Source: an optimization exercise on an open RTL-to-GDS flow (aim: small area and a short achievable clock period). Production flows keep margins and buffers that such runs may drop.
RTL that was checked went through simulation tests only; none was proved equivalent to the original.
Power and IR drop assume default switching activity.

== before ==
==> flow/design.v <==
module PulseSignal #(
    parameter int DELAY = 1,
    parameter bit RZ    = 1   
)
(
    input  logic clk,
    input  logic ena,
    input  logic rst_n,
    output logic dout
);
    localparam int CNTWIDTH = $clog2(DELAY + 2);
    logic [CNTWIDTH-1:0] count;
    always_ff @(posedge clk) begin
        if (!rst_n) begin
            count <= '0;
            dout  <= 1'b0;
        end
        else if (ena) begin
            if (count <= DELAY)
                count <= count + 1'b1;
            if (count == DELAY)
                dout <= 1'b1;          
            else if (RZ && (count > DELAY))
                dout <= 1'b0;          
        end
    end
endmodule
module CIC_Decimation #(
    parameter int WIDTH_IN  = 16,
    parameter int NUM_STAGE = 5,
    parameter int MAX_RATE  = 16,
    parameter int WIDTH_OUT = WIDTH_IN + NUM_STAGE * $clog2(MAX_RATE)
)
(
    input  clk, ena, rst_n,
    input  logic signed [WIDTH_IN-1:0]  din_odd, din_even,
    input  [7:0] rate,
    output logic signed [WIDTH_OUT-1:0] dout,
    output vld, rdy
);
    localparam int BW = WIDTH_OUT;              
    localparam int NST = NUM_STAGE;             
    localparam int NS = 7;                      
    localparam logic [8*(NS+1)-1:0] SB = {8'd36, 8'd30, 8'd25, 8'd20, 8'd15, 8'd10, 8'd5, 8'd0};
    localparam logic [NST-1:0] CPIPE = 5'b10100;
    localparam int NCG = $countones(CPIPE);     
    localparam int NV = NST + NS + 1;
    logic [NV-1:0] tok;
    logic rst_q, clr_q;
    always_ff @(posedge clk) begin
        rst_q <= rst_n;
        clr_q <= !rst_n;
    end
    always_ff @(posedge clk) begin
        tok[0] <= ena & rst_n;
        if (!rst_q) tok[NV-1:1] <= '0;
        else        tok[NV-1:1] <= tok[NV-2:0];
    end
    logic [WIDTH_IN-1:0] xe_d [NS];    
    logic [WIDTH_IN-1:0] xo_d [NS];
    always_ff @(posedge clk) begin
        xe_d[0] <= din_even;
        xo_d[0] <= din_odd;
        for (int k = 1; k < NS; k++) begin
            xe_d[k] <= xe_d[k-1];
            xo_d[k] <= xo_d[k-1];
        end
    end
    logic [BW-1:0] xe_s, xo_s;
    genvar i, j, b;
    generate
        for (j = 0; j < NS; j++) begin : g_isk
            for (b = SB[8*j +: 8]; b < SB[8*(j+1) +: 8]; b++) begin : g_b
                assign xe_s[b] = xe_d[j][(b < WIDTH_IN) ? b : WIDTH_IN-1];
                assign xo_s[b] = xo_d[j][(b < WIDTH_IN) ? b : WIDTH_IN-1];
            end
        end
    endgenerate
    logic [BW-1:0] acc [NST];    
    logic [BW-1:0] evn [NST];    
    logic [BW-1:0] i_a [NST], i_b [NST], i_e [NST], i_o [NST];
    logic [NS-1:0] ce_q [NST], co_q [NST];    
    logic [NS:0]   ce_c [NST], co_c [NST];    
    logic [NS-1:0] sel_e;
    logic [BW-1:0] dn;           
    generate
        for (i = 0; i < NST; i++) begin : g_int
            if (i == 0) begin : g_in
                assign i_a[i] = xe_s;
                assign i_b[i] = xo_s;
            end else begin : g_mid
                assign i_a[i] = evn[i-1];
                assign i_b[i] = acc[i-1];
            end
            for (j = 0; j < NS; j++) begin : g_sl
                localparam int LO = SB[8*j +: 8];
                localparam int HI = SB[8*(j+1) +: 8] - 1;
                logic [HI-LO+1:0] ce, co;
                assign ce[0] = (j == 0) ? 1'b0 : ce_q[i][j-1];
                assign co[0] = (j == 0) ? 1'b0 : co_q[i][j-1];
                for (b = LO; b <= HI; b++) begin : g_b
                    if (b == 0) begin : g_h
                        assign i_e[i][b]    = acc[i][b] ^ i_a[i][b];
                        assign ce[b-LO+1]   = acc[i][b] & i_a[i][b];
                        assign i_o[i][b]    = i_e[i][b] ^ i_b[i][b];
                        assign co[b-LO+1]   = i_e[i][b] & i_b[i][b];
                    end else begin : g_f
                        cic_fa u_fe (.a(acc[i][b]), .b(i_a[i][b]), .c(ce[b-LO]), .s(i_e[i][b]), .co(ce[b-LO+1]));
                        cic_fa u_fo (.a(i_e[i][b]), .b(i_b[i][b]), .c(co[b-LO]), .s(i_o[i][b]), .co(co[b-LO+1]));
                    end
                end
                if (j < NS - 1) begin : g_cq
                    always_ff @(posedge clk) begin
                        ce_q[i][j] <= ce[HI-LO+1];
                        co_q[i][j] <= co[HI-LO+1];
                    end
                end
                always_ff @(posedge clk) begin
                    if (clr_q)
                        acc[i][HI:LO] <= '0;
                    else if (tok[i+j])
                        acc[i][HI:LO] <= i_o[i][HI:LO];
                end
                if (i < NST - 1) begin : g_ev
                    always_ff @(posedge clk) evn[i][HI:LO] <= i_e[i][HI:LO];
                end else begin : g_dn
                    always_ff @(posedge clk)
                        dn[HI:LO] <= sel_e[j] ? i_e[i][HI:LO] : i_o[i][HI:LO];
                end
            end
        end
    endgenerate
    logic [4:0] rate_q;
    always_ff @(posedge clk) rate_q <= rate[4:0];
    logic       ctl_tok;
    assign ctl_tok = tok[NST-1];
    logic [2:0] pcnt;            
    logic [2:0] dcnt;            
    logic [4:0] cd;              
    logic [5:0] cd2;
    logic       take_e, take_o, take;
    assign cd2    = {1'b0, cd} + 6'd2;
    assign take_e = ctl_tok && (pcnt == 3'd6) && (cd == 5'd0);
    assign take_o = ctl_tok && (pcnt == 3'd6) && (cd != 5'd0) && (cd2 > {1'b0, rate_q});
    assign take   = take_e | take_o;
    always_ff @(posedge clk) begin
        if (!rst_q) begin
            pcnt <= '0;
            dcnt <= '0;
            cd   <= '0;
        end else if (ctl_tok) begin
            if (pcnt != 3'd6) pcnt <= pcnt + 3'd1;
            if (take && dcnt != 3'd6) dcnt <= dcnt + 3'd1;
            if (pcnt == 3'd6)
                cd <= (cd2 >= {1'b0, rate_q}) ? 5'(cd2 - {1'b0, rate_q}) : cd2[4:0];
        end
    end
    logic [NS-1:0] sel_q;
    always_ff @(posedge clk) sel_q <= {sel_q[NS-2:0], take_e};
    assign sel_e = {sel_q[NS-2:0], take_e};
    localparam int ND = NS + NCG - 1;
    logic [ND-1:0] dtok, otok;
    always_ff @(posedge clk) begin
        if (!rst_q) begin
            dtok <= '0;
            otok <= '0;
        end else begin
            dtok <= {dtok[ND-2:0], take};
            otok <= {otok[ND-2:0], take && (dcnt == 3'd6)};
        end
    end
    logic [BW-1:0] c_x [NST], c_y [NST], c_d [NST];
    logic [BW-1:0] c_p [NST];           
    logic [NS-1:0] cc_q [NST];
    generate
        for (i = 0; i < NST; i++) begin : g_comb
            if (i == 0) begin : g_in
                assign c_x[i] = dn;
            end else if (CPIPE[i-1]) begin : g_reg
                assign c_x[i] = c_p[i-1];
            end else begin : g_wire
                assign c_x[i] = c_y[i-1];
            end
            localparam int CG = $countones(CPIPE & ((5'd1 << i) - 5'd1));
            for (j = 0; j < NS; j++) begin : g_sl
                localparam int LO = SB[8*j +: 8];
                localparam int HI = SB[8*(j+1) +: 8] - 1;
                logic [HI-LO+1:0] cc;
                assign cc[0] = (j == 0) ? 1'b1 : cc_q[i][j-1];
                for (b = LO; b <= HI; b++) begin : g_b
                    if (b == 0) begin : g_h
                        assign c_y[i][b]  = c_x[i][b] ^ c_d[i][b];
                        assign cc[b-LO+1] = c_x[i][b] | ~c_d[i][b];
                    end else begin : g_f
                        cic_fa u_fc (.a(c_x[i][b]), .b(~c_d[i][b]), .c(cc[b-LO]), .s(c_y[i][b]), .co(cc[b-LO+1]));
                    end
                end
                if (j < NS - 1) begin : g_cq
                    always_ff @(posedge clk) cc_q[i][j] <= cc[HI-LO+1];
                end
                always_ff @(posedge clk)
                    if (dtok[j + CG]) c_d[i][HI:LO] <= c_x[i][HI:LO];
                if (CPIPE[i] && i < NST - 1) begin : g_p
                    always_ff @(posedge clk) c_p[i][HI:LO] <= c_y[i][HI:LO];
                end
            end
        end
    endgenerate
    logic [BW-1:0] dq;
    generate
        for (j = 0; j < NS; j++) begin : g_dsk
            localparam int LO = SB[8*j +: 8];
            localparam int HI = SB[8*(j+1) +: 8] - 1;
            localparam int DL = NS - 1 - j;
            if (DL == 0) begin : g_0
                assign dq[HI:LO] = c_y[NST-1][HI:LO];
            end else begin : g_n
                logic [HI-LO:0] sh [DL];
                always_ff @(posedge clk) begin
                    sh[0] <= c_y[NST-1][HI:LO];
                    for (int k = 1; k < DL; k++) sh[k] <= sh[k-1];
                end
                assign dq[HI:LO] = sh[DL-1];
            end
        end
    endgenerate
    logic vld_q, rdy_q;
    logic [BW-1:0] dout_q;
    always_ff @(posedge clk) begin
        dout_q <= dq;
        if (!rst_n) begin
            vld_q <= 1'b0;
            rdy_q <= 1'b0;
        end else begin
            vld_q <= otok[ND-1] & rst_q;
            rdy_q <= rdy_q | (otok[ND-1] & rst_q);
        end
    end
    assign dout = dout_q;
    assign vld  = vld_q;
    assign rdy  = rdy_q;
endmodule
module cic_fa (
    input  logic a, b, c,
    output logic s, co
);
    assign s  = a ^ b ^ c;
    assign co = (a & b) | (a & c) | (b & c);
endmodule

====

Exercise
Restate, word for word, the listing above from its first line through the line that contains "tok[0] <= ena & rst_n;", keeping both of those lines.

Task answer
Source: an optimization exercise on an open RTL-to-GDS flow (aim: small area and a short achievable clock period). Production flows keep margins and buffers that such runs may drop.
RTL that was checked went through simulation tests only; none was proved equivalent to the original.
Power and IR drop assume default switching activity.

== before ==
==> flow/design.v <==
module PulseSignal #(
    parameter int DELAY = 1,
    parameter bit RZ    = 1   
)
(
    input  logic clk,
    input  logic ena,
    input  logic rst_n,
    output logic dout
);
    localparam int CNTWIDTH = $clog2(DELAY + 2);
    logic [CNTWIDTH-1:0] count;
    always_ff @(posedge clk) begin
        if (!rst_n) begin
            count <= '0;
            dout  <= 1'b0;
        end
        else if (ena) begin
            if (count <= DELAY)
                count <= count + 1'b1;
            if (count == DELAY)
                dout <= 1'b1;          
            else if (RZ && (count > DELAY))
                dout <= 1'b0;          
        end
    end
endmodule
module CIC_Decimation #(
    parameter int WIDTH_IN  = 16,
    parameter int NUM_STAGE = 5,
    parameter int MAX_RATE  = 16,
    parameter int WIDTH_OUT = WIDTH_IN + NUM_STAGE * $clog2(MAX_RATE)
)
(
    input  clk, ena, rst_n,
    input  logic signed [WIDTH_IN-1:0]  din_odd, din_even,
    input  [7:0] rate,
    output logic signed [WIDTH_OUT-1:0] dout,
    output vld, rdy
);
    localparam int BW = WIDTH_OUT;              
    localparam int NST = NUM_STAGE;             
    localparam int NS = 7;                      
    localparam logic [8*(NS+1)-1:0] SB = {8'd36, 8'd30, 8'd25, 8'd20, 8'd15, 8'd10, 8'd5, 8'd0};
    localparam logic [NST-1:0] CPIPE = 5'b10100;
    localparam int NCG = $countones(CPIPE);     
    localparam int NV = NST + NS + 1;
    logic [NV-1:0] tok;
    logic rst_q, clr_q;
    always_ff @(posedge clk) begin
        rst_q <= rst_n;
        clr_q <= !rst_n;
    end
    always_ff @(posedge clk) begin
        tok[0] <= ena & rst_n;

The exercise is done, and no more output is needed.